Activity: Read through the data and count the lines that contain the string "layer"; give only the result.

Listed records:
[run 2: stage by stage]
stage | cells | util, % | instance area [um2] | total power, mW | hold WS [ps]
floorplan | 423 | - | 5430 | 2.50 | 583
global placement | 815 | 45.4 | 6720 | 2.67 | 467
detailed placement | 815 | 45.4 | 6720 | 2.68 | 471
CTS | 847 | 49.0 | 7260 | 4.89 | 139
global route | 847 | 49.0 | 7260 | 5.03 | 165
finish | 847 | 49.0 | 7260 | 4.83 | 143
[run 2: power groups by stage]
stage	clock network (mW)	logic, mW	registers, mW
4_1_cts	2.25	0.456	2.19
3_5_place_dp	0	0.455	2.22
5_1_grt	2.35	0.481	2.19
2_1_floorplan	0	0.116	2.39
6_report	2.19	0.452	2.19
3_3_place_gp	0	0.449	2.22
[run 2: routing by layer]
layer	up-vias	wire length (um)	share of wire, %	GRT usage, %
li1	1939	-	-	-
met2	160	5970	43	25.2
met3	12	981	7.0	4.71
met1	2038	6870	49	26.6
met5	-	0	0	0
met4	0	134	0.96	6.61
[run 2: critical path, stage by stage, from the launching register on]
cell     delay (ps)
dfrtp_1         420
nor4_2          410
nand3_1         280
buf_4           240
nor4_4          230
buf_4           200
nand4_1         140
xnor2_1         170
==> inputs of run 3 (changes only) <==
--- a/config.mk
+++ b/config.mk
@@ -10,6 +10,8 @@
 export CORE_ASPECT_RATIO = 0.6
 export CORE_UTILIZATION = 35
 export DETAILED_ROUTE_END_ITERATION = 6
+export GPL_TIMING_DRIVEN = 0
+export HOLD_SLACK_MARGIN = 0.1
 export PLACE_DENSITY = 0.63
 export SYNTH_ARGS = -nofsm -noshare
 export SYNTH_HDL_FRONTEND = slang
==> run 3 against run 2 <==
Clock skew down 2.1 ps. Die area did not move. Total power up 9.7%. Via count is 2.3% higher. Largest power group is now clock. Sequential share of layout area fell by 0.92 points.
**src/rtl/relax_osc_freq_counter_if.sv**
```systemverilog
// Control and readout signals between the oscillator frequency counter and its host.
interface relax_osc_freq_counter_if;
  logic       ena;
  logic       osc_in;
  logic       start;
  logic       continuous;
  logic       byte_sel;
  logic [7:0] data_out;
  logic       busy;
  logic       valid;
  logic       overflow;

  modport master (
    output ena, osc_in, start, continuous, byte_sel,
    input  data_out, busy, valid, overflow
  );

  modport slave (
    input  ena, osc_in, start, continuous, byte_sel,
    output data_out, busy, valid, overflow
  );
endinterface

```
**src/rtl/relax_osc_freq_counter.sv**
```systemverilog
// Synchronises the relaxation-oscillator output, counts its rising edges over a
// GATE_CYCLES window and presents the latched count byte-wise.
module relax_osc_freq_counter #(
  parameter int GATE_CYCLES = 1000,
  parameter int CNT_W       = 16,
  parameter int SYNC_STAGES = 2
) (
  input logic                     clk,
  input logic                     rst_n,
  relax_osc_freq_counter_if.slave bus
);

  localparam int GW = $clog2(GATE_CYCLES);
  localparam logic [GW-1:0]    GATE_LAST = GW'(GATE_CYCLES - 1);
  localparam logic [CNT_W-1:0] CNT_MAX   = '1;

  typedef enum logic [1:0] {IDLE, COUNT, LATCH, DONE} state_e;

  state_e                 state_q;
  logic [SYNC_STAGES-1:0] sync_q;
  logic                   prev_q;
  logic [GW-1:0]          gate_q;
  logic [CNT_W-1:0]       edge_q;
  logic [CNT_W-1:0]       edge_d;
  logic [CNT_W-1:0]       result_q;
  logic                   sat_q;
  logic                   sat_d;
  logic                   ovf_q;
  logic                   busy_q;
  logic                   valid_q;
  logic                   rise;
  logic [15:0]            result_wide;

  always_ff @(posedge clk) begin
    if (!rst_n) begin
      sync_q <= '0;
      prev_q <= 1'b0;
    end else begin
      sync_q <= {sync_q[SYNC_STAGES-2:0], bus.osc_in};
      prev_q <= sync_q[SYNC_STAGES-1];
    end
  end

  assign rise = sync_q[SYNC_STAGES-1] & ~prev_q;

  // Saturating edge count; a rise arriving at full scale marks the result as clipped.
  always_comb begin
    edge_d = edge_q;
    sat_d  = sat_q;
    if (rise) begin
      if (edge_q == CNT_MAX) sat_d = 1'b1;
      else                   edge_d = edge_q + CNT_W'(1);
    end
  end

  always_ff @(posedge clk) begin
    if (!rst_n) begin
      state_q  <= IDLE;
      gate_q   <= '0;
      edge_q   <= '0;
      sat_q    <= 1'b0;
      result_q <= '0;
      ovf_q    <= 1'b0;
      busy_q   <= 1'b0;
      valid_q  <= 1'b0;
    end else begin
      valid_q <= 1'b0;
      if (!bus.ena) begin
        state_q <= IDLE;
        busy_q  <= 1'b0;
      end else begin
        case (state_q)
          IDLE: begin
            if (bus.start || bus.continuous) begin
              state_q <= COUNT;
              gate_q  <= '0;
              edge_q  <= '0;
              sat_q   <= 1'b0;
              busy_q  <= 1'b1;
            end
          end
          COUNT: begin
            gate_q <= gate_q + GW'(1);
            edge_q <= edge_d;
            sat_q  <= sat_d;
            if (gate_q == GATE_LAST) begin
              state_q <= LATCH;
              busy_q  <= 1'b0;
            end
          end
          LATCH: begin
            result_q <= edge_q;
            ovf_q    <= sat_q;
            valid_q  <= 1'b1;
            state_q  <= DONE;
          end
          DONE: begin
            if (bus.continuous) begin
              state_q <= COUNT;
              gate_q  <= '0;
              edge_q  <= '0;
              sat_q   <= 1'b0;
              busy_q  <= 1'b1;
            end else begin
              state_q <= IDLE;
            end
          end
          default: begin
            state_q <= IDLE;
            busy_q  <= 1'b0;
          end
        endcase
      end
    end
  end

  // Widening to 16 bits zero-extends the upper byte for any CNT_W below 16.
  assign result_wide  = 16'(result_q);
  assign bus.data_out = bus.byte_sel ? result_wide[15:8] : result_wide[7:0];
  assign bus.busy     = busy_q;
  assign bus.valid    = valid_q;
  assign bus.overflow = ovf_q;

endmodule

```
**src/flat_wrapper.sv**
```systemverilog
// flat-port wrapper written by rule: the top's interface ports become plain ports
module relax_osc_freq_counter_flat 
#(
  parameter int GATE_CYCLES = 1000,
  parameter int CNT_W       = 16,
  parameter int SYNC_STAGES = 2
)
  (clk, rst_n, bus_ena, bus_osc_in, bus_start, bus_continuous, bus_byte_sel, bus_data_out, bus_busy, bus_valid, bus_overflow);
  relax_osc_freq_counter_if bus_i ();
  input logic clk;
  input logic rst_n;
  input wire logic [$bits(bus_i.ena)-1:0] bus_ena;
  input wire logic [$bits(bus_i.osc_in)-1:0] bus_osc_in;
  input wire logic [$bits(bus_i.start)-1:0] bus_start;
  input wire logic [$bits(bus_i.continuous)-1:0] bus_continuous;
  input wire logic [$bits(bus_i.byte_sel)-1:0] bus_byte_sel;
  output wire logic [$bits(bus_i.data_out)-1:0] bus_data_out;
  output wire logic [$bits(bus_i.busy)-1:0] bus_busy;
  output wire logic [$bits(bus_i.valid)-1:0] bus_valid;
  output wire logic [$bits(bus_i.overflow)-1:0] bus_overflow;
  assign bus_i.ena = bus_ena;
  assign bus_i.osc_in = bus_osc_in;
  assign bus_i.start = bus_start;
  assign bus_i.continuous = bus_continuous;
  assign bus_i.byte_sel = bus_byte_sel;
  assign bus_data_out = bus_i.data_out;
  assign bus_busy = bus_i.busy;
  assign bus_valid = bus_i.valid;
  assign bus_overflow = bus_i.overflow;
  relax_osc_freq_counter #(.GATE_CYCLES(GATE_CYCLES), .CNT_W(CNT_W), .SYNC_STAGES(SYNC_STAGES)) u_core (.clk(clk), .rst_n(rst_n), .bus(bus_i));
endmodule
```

Result for this task: 2